| INSTRUCTIONS TO FOLLOW |
The records below are to be repeated in full, exactly as they are.

# # # # # # #

`config.mk`:
```
export PLATFORM = sky130hd
export DESIGN_NAME = seq_branch_comparator_flat
export DESIGN_NICKNAME = d
export VERILOG_FILES = /design/src/rtl/seq_branch_comparator_if.sv /design/src/rtl/seq_branch_comparator.sv /design/src/flat_wrapper.sv
export SDC_FILE = /design/constraint.sdc
export NUM_CORES = 1
export LEC_CHECK = 0
export ABC_AREA = 1
export CAP_MARGIN = 20
export CORE_MARGIN = 8
export CORE_UTILIZATION = 35
export CTS_CLUSTER_DIAMETER = 60
export DETAILED_ROUTE_END_ITERATION = 12
export GPL_TIMING_DRIVEN = 0
export SLEW_MARGIN = 20
export SYNTH_ARGS = -nofsm -noshare
export SYNTH_HDL_FRONTEND = slang
export SYNTH_SLANG_ARGS = --single-unit
```
`constraint.sdc`:
```
create_clock -name clk -period 1.49 [get_ports clk]
set_clock_uncertainty 0.15 [all_clocks]
set_input_delay 0.298 -clock clk [delete_from_list [all_inputs] [get_ports clk]]
set_output_delay 0.298 -clock clk [all_outputs]
set_load 0.01 [all_outputs]
```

# # # # # # #

| TASK RESULT |
`config.mk`:
```
export PLATFORM = sky130hd
export DESIGN_NAME = seq_branch_comparator_flat
export DESIGN_NICKNAME = d
export VERILOG_FILES = /design/src/rtl/seq_branch_comparator_if.sv /design/src/rtl/seq_branch_comparator.sv /design/src/flat_wrapper.sv
export SDC_FILE = /design/constraint.sdc
export NUM_CORES = 1
export LEC_CHECK = 0
export ABC_AREA = 1
export CAP_MARGIN = 20
export CORE_MARGIN = 8
export CORE_UTILIZATION = 35
export CTS_CLUSTER_DIAMETER = 60
export DETAILED_ROUTE_END_ITERATION = 12
export GPL_TIMING_DRIVEN = 0
export SLEW_MARGIN = 20
export SYNTH_ARGS = -nofsm -noshare
export SYNTH_HDL_FRONTEND = slang
export SYNTH_SLANG_ARGS = --single-unit
```
`constraint.sdc`:
```
create_clock -name clk -period 1.49 [get_ports clk]
set_clock_uncertainty 0.15 [all_clocks]
set_input_delay 0.298 -clock clk [delete_from_list [all_inputs] [get_ports clk]]
set_output_delay 0.298 -clock clk [all_outputs]
set_load 0.01 [all_outputs]
```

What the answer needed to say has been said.